DATA EXTRACT: Begin

==> config.mk <==
export PLATFORM = sky130hd
export DESIGN_NAME = uart_tx_fifo_drain_flat
export DESIGN_NICKNAME = d
export VERILOG_FILES = /design/src/rtl/uart_tx_fifo_drain_if.sv /design/src/rtl/uart_tx_fifo_drain.sv /design/src/flat_wrapper.sv
export SDC_FILE = /design/constraint.sdc
export NUM_CORES = 1
export LEC_CHECK = 0
export CAP_MARGIN = 30
export CORE_MARGIN = 2
export CORE_UTILIZATION = 25
export CTS_BUF_LIST = sky130_fd_sc_hd__clkbuf_4
export CTS_CLUSTER_DIAMETER = 30
export DETAILED_ROUTE_END_ITERATION = 10
export GPL_TIMING_DRIVEN = 0
export PLACE_DENSITY = 0.54
export RECOVER_POWER = 25
export SYNTH_ARGS = -nofsm -noshare
export SYNTH_HDL_FRONTEND = slang
export SYNTH_SLANG_ARGS = --single-unit
==> constraint.sdc <==
create_clock -name clk -period 1.9 [get_ports clk]
set_input_delay 0.19 -clock clk [delete_from_list [all_inputs] [get_ports clk]]
set_output_delay 0.19 -clock clk [all_outputs]
set_load 0.02 [all_outputs]
==> src/rtl/uart_tx_fifo_drain_if.sv <==
// ----------------------------------------------------------------------------
// uart_tx_fifo_drain_if
//   Read-side bundle between a byte FIFO and its UART drain.
//   fifo_empty : FIFO empty flag               (FIFO -> drain)
//   fifo_data  : FIFO data_out, DW bits        (FIFO -> drain), valid the cycle after a pop
//   fifo_ren   : FIFO read enable, 1-cycle pulse per word (drain -> FIFO)
//   modport master : the drain (drives fifo_ren)
//   modport slave  : the FIFO  (drives fifo_empty / fifo_data)
// ----------------------------------------------------------------------------
interface uart_tx_fifo_drain_if #(
    parameter int DW = 8
) ();
    logic          fifo_empty;
    logic [DW-1:0] fifo_data;
    logic          fifo_ren;

    modport master (
        output fifo_ren,
        input  fifo_empty,
        input  fifo_data
    );

    modport slave (
        input  fifo_ren,
        output fifo_empty,
        output fifo_data
    );
endinterface

==> src/rtl/uart_tx_fifo_drain.sv <==
// ----------------------------------------------------------------------------
// uart_tx_fifo_drain
//   Pops one word from the FIFO whenever it is non-empty and transmit is
//   enabled, then serialises it LSB first onto a UART line as 8N1, or 8E1
//   when PARITY_EN=1.
// Parameters
//   DW           : data word width (matches FIFO)
//   CLKS_PER_BIT : clk cycles per UART bit, >= 2
//   PARITY_EN    : 1 = even-parity bit after the data bits
// Ports
//   clk     : clock, rising edge
//   rst     : asynchronous active-high reset
//   i_tx_en : gates new pops only; a frame in progress always completes
//   fifo    : FIFO read side (master modport: fifo_ren out, empty/data in)
//   o_tx    : registered UART line, idles high
//   o_busy  : high whenever the FSM is not idle
// ----------------------------------------------------------------------------
module uart_tx_fifo_drain #(
    parameter int DW           = 8,
    parameter int CLKS_PER_BIT = 16,
    parameter int PARITY_EN    = 0
) (
    input  logic                        clk,
    input  logic                        rst,
    input  logic                        i_tx_en,
    uart_tx_fifo_drain_if.master        fifo,
    output logic                        o_tx,
    output logic                        o_busy
);

    localparam int BW = (CLKS_PER_BIT > 1) ? $clog2(CLKS_PER_BIT) : 1;
    localparam int CW = $clog2(DW + 1);

    localparam logic [BW-1:0] BAUD_LAST = BW'(CLKS_PER_BIT - 1);
    localparam logic [CW-1:0] BIT_LAST  = CW'(DW - 1);

    localparam logic [2:0] S_IDLE   = 3'd0;
    localparam logic [2:0] S_LOAD   = 3'd1;
    localparam logic [2:0] S_START  = 3'd2;
    localparam logic [2:0] S_DATA   = 3'd3;
    localparam logic [2:0] S_PARITY = 3'd4;
    localparam logic [2:0] S_STOP   = 3'd5;

    logic [2:0]    r_state;
    logic [BW-1:0] r_baud;
    logic [CW-1:0] r_bit;
    logic [DW-1:0] r_shift;
    logic          r_par;
    logic          r_tx;

    logic          w_fifo_ren;
    logic          w_baud_last;
    logic          w_bit_last;

    // Gated by rst so that the reset-value IDLE state cannot pop while the
    // block is still held in reset.
    assign w_fifo_ren  = (r_state == S_IDLE) & i_tx_en & ~fifo.fifo_empty & ~rst;
    assign w_baud_last = (r_baud == BAUD_LAST);
    assign w_bit_last  = (r_bit == BIT_LAST);

    assign fifo.fifo_ren = w_fifo_ren;
    assign o_tx          = r_tx;
    assign o_busy        = (r_state != S_IDLE);

    // r_tx is loaded from the current state's line value, so the line lags
    // the state register by one cycle.
    always_ff @(posedge clk or posedge rst) begin
        if (rst) begin
            r_state <= S_IDLE;
            r_baud  <= '0;
            r_bit   <= '0;
            r_shift <= '0;
            r_par   <= 1'b0;
            r_tx    <= 1'b1;
        end else begin
            case (r_state)
                S_IDLE: begin
                    r_tx   <= 1'b1;
                    r_baud <= '0;
                    r_bit  <= '0;
                    if (w_fifo_ren) begin
                        r_state <= S_LOAD;
                    end
                end

                S_LOAD: begin
                    r_tx    <= 1'b1;
                    r_shift <= fifo.fifo_data;
                    r_par   <= 1'b0;
                    r_state <= S_START;
                end

                S_START: begin
                    r_tx <= 1'b0;
                    if (w_baud_last) begin
                        r_baud  <= '0;
                        r_state <= S_DATA;
                    end else begin
                        r_baud <= r_baud + BW'(1);
                    end
                end

                S_DATA: begin
                    r_tx <= r_shift[0];
                    if (w_baud_last) begin
                        r_baud  <= '0;
                        r_shift <= r_shift >> 1;
                        // Parity accumulates at each bit boundary, so it is
                        // complete by the time PARITY is entered.
                        r_par   <= r_par ^ r_shift[0];
                        if (w_bit_last) begin
                            r_bit   <= '0;
                            r_state <= (PARITY_EN != 0) ? S_PARITY : S_STOP;
                        end else begin
                            r_bit <= r_bit + CW'(1);
                        end
                    end else begin
                        r_baud <= r_baud + BW'(1);
                    end
                end

                S_PARITY: begin
                    r_tx <= r_par;
                    if (w_baud_last) begin
                        r_baud  <= '0;
                        r_state <= S_STOP;
                    end else begin
                        r_baud <= r_baud + BW'(1);
                    end
                end

                S_STOP: begin
                    r_tx <= 1'b1;
                    if (w_baud_last) begin
                        r_baud  <= '0;
                        r_state <= S_IDLE;
                    end else begin
                        r_baud <= r_baud + BW'(1);
                    end
                end

                default: begin
                    r_tx    <= 1'b1;
                    r_baud  <= '0;
                    r_bit   <= '0;
                    r_state <= S_IDLE;
                end
            endcase
        end
    end

endmodule

==> src/flat_wrapper.sv <==
// flat-port wrapper written by rule: the top's interface ports become plain ports
module uart_tx_fifo_drain_flat 
#(
    parameter int DW           = 8,
    parameter int CLKS_PER_BIT = 16,
    parameter int PARITY_EN    = 0
)
  (clk, rst, i_tx_en, o_tx, o_busy, fifo_fifo_ren, fifo_fifo_empty, fifo_fifo_data);
  uart_tx_fifo_drain_if #(.DW(DW)) fifo_i ();
  input  logic clk;
  input  logic rst;
  input  logic i_tx_en;
  output logic o_tx;
  output logic o_busy;
  output wire logic [$bits(fifo_i.fifo_ren)-1:0] fifo_fifo_ren;
  input wire logic [$bits(fifo_i.fifo_empty)-1:0] fifo_fifo_empty;
  input wire logic [$bits(fifo_i.fifo_data)-1:0] fifo_fifo_data;
  assign fifo_fifo_ren = fifo_i.fifo_ren;
  assign fifo_i.fifo_empty = fifo_fifo_empty;
  assign fifo_i.fifo_data = fifo_fifo_data;
  uart_tx_fifo_drain #(.DW(DW), .CLKS_PER_BIT(CLKS_PER_BIT), .PARITY_EN(PARITY_EN)) u_core (.clk(clk), .rst(rst), .i_tx_en(i_tx_en), .fifo(fifo_i), .o_tx(o_tx), .o_busy(o_busy));
endmodule
## After elaboration in Yosys (flattened, before gate mapping)

Index checks and enable logic that the tools add are counted.

| cells by class | value |
|---|---|
| add/subtract/negate cells | 2 |
| multiply operators | 0 |
| div/mod/pow operators | 0 |
| order comparisons | 0 |
| eq/ne operators | 13 |
| shifts and indexed selects | 0 |
| multiplexer cells | 17 |
| bitwise gates (word level) | 7 |
| reductions and logical operators | 8 |

Operator list:

| operator | count |
|---|---|
| $mux 3 | 6 |
| $pmux 3 s6 | 1 |
| $pmux 4 s2 | 2 |
| $pmux 8 s2 | 1 |
| $mux 4 | 3 |
| $ne 2x1->1 const B | 5 |
| $add 4x1->4 const B | 2 |
| $mux 8 | 1 |
| $reduce_or 4->1 | 2 |
| $eq 3x2->1 const B | 2 |
| $eq 3x3->1 const B | 2 |
| $reduce_and 6->1 | 1 |
| $eq 4x3->1 const B | 1 |
| $eq 4x4->1 const B | 1 |
| $reduce_and 2->1 | 2 |
| $and 1x1->1 | 3 |
| $eq 3x1->1 const B | 1 |
| $logic_not 3->1 | 1 |
| $not 1->1 | 3 |
| $pmux 1 s3 | 1 |
| $reduce_bool 3->1 | 1 |
| $ne 2x2->1 const B | 1 |
| $pmux 1 s2 | 1 |
| $reduce_bool 2->1 | 1 |
| 2 further kinds | 2 |

| word-level totals | value |
|---|---|
| register bits | 21 |
| latch bits | 0 |
| memory bits (writable) | 0 |
| ROM bits | 0 |
| logic and storage cells | 53 |
| memories | 0 |

## Logic depth before layout (Yosys ltp)

| logic depth | value |
|---|---|
| depth in word-level cells | 6 |
| mapped depth | 6 |
| mapped depth without buffers | 5 |

## Least setup slack after synthesis

OpenSTA, ideal clock, no wires.

| timing path | value |
|---|---|
| path type | reg2reg |
| start point | reg u_core.r_baud[0] |
| end point | reg u_core.r_bit[2] |
| data arrival time | 1.390 ns |
| required time | 1.770 ns |
| setup slack | 0.380 ns |
| stages on the path, launching flop included | 7 |
| buffers on the path | 1 |
| clock period less this slack | 1.520 ns |
| cell sequence | dfrtp_1 -> ha_1 -> and3_1 -> buf_6 -> and2_4 -> a41oi_1 -> o21ai_0 |

| on the way | value |
|---|---|
| longest elaborated chain between the ends | 3 |

Ends and longest elaborated chain:

| item | RTL line | RTL |
|---|---|---|
| start: declaration | uart_tx_fifo_drain.sv:45 | `logic [BW-1:0] r_baud;` |
| start signal: assignment | uart_tx_fifo_drain.sv:99 | `r_baud <= r_baud + BW'(1);` |
| start signal: assignment | uart_tx_fifo_drain.sv:118 | `r_baud <= r_baud + BW'(1);` |
| start signal: assignment | uart_tx_fifo_drain.sv:128 | `r_baud <= r_baud + BW'(1);` |
| $eq 4x4->1 | uart_tx_fifo_drain.sv:58 | `assign w_baud_last = (r_baud == BAUD_LAST);` |
| $ne 2x1->1 (no line) | - |  |
| $reduce_and 2->1 (no line) | - |  |
| end signal: assignment | uart_tx_fifo_drain.sv:115 | `r_bit <= r_bit + CW'(1);` |
| end: declaration | uart_tx_fifo_drain.sv:46 | `logic [CW-1:0] r_bit;` |

No other way between the ends.
A chain may end at the register's enable or synchronous reset.

## Worst setup path after layout

| timing path | value |
|---|---|
| start point | reg u_core.r_state[0] |
| end point | out fifo_fifo_ren |

| on the way | value |
|---|---|
| longest elaborated chain between the ends | 4 |

Ends and longest elaborated chain:

| item | RTL line | RTL |
|---|---|---|
| start: declaration | uart_tx_fifo_drain.sv:44 | `logic [2:0] r_state;` |
| start signal: assignment | uart_tx_fifo_drain.sv:113 | `r_state <= (PARITY_EN != 0) ? S_PARITY : S_STOP;` |
| $logic_not 3->1 | uart_tx_fifo_drain.sv:57 | `assign w_fifo_ren = (r_state == S_IDLE) & i_tx_en & ~fifo.fifo_empty & ~rst;` |
| $and 1x1->1 (3 in a row) | uart_tx_fifo_drain.sv:57 |  |
| end: declaration | flat_wrapper.sv:15 | `output wire logic [$bits(fifo_i.fifo_ren)-1:0] fifo_fifo_ren;` |

No other way between the ends.

==> results.py <==
metrics = {
    "critical_path": {
        "crit_type": "reg2out",
        "cp_slowest_stage_delay_ns": 0.48,
        "rr_startpoint": "u_core.r_baud[0]",
        "critPathCaptureType": "primary output",
        "crit_arrival_ns": 1.65,
        "slowest_stage": "dfrtp_2",
        "r2r_setup_slack_ns": 0.25,
        "critPathMaxFanout": 8,
        "reg2reg_depth": 6,
        "worstPathRequired_ns": 1.71,
        "path_cells": "or3_4 > nor4b_4 > buf_4",
        "start_kind": "register",
        "r2r_end": "u_core.r_bit[2]",
    },
    "clock_tree": {
        "htree_num_levels": 1,
        "numCtsBuffers": 3,
        "path_clk_slew_ns": 0.13,
        "insertion_delay_ns": 0.31,
        "clkSinkCount": 21,
        "cts_root_buf": "clkbuf_4",
        "cts_tree": "built",
        "clock_path_buffers": 2,
    },
    "power_and_ir_drop": {
        "ir_drop_mv": 0.322,
        "p_per_area_nw_per_um2": 1290,
        "p_leak_uw": 0.000614,
        "p_total_uw": 1840,
    },
    "global_route": {
        "top_usage_layer": "met2",
        "grt_pass1_vias": 978,
        "grt_max_degree": 22,
        "grt_pass1_wl_mm": 4.44,
        "use_met3_pct": 3.59,
        "gr-usage-all-layers_pct": 10.9,
        "grt_use_met2_pct": 18.3,
        "antenna_found_initial": 0,
        "met1_usage_pct": 12.8,
        "grt-ovfl-total": 0,
    },
    "final_layout": {
        "num-fill-cells": 457,
        "syn_to_final_growth_pct": 21.0,
        "fin_cells": 191,
        "antenna_cells": 0,
        "drive_gt1_share_pct": 18.0,
        "final_util_pct": 32.1,
        "nets": 154,
    },
    "placed_design": {
        "io_buffer_count": 14,
        "hpwl_mm": 1.92,
        "globalplace.congestion": 0.793,
        "dp_cells": 185,
    },
    "logic_synthesis": {
        "avgSynthCellArea_um2": 9.91,
        "ys.warnings.count": 0,
        "ys_seq_area_share_pct": 44.6,
        "synth_cell_types": 40,
        "syn_nets": 133,
        "synth-edff-count": 0,
        "synth_flop_cell": "dfrtp_1",
        "syn_area_um2": 1180,
        "netlist_instances": 119,
        "synthArstFlopShare_pct": 100,
        "synth_seq_cells": 21,
    },
    "floorplan": {
        "die_x_um": 72.7,
        "die_area_um2": 5290,
        "io_pins": 15,
        "dieHeight_um": 72.7,
        "coreArea_um2": 4440,
        "start_util_pct": 26.5,
        "rows": 24,
    },
    "sta": {
        "fin_crit_sh_pct": 96.8,
        "relSlewSlack_pct": 45.1,
        "finalClockSkew_ns": 0.00536,
        "setup_viol": 0,
        "min_period_ns": 1.84,
        "setup_tns_ns": 0,
        "tightest_slew_ns": 0.823,
        "hold_viol": 0,
        "fmax_mhz": 544,
        "report.final.slew_viol_count": 0,
    },
    "route": {
        "first_iter_violations": 66,
        "wl_per_cell_um": 13.7,
        "drc": 0,
        "ant_nets": 0,
        "via_count": 956,
        "first_pass_iters": 4,
        "wirelength_mm": 2.61,
        "via_per_inst": 5.01,
    },
    "outcome": {
        "status": "completed",
    },
    "worst_hold_path": {
        "min_to": "u_core.r_shift[7]",
        "hold_path.class": "in2reg",
        "hold-path-cell-count": 3,
        "hp-start": "fifo_fifo_data[7]",
    },
    "run": {
        "maxCapViolCount": 0,
    },
}
## state kept, by name, indices dropped and copies added (netlist names)
register        count
u_core.o_tx         1
u_core.r_baud       4
u_core.r_bit        4
u_core.r_par        1
u_core.r_shift      8
u_core.r_state      3
## final cells by class
cell class	count	area, um^2	share of cell area, %
Multi-Input combinational cell	83	573	40.1
Tap cell	52	65.1	4.56
Clock buffer	3	22.5	1.58
Clock inverter	1	7.51	0.526
Inverter	8	30.0	2.10
Buffer	7	50.0	3.51
Sequential cell	21	528	37.0
Timing Repair Buffer	16	151	10.6
## cell usage in the layout (no fill, tap or decap), types with 2 or more instances in the layout
cell,count
and3_1,2
buf_6,2
a31oi_1,2
clkbuf_4,3
buf_2,4
ha_1,2
o21ai_0,8
nand3_1,4
o22ai_1,2
nor2b_1,2
a41oi_1,2
dfrtp_1,19
a31o_2,2
nand2_1,2
a21o_1,2
nand2b_1,2
clkdlybuf4s50_1,11
buf_4,4
inv_1,8
nor2_1,12
mux2i_1,6
a21oi_1,14
## worst max path at each step
stage / from / to / slack (ns) / cells past startpoint
6_report: u_core.r_state[0] / fifo_fifo_ren / 0.06 / 3
5_1_grt: u_core.r_state[0] / fifo_fifo_ren / -0.0002 / 3
4_1_cts: u_core.r_state[2] / fifo_fifo_ren / 0.03 / 3
3_5_place_dp: u_core.r_state[0] / fifo_fifo_ren / -0.06 / 3
3_3_place_gp: u_core.r_state[0] / fifo_fifo_ren / -0.05 / 3
2_1_floorplan: u_core.r_baud[0] / u_core.r_bit[2] / 0.38 / 6
## critical path, delay by kind of cell, from the launching register on
kind,cells,cell delay [ns]
buffers and inverters,1,0.19
flip-flops,1,0.48
AND/OR/NAND/NOR,2,0.67
## power breakdown
group | switching (uW) | internal [uW]
sequential | 143 | 626
combinational | 437 | 404
clock | 150 | 80.2
total | 730 | 1110
## per-stage QoR
step	worst slack [ns]	area, um^2	hold WS, ns
6_report	0.0613	1430	0.484
3_3_place_gp	-0.0514	1390	0.467
2_1_floorplan	0.380	1180	0.166
4_1_cts	0.0335	1410	0.438
3_5_place_dp	-0.0555	1390	0.480
5_1_grt	-0.000209	1430	0.483
## cell families (layout without fill, tap and decap cells)
group           count (synthesis)  count (layout)  synth area share, %
compound gates                 41              41                 23.4
xor+xnor                        1               1                0.742
fa+ha+maj                       2               2                 2.12
buf+inv                        15              35                 6.79
flops                          21              21                 44.6
mux                             6               6                 5.09
simple gates                   33              33                 17.2
## routing by layer
layer | wire length (um) | vias up
met2 | 1390 | 19
li1 | - | 468
met5 | 0 | -
met1 | 1080 | 467
met3 | 107 | 2
met4 | 33 | 0
## cell usage after synthesis, types with 2 or more instances
library cell	n	area, um^2
buf_2	4	20.0
a41oi_1	2	17.5
nand2b_1	2	12.5
nand2_1	2	7.51
a21o_1	2	15.0
a31o_2	2	17.5
buf_6	2	22.5
a31oi_1	2	12.5
mux2i_1	6	60.1
and3_1	2	12.5
a21oi_1	14	70.1
dfrtp_1	20	500
inv_1	8	30.0
o22ai_1	2	12.5
o21ai_0	8	40.0
ha_1	2	25.0
nand3_1	4	20.0
nor2b_1	2	12.5
nor2_1	12	45.0
## what timing repair did
action                                  CTS  global route
hold endpoints to repair                  0             0
hold buffers                              0             0
endpoints found under the setup margin    2             1
resized for setup                         6             1
buffers inserted                          0             2
Power figures use the tool's default switching activity.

DATA EXTRACT: End

WHAT TO DO: Set down exactly the lines from the start of the records to the line with "(drain -> FIFO)". Include that line, and add nothing more.

SOLUTION TO THIS EXERCISE:
==> config.mk <==
export PLATFORM = sky130hd
export DESIGN_NAME = uart_tx_fifo_drain_flat
export DESIGN_NICKNAME = d
export VERILOG_FILES = /design/src/rtl/uart_tx_fifo_drain_if.sv /design/src/rtl/uart_tx_fifo_drain.sv /design/src/flat_wrapper.sv
export SDC_FILE = /design/constraint.sdc
export NUM_CORES = 1
export LEC_CHECK = 0
export CAP_MARGIN = 30
export CORE_MARGIN = 2
export CORE_UTILIZATION = 25
export CTS_BUF_LIST = sky130_fd_sc_hd__clkbuf_4
export CTS_CLUSTER_DIAMETER = 30
export DETAILED_ROUTE_END_ITERATION = 10
export GPL_TIMING_DRIVEN = 0
export PLACE_DENSITY = 0.54
export RECOVER_POWER = 25
export SYNTH_ARGS = -nofsm -noshare
export SYNTH_HDL_FRONTEND = slang
export SYNTH_SLANG_ARGS = --single-unit
==> constraint.sdc <==
create_clock -name clk -period 1.9 [get_ports clk]
set_input_delay 0.19 -clock clk [delete_from_list [all_inputs] [get_ports clk]]
set_output_delay 0.19 -clock clk [all_outputs]
set_load 0.02 [all_outputs]
==> src/rtl/uart_tx_fifo_drain_if.sv <==
// ----------------------------------------------------------------------------
// uart_tx_fifo_drain_if
//   Read-side bundle between a byte FIFO and its UART drain.
//   fifo_empty : FIFO empty flag               (FIFO -> drain)
//   fifo_data  : FIFO data_out, DW bits        (FIFO -> drain), valid the cycle after a pop
//   fifo_ren   : FIFO read enable, 1-cycle pulse per word (drain -> FIFO)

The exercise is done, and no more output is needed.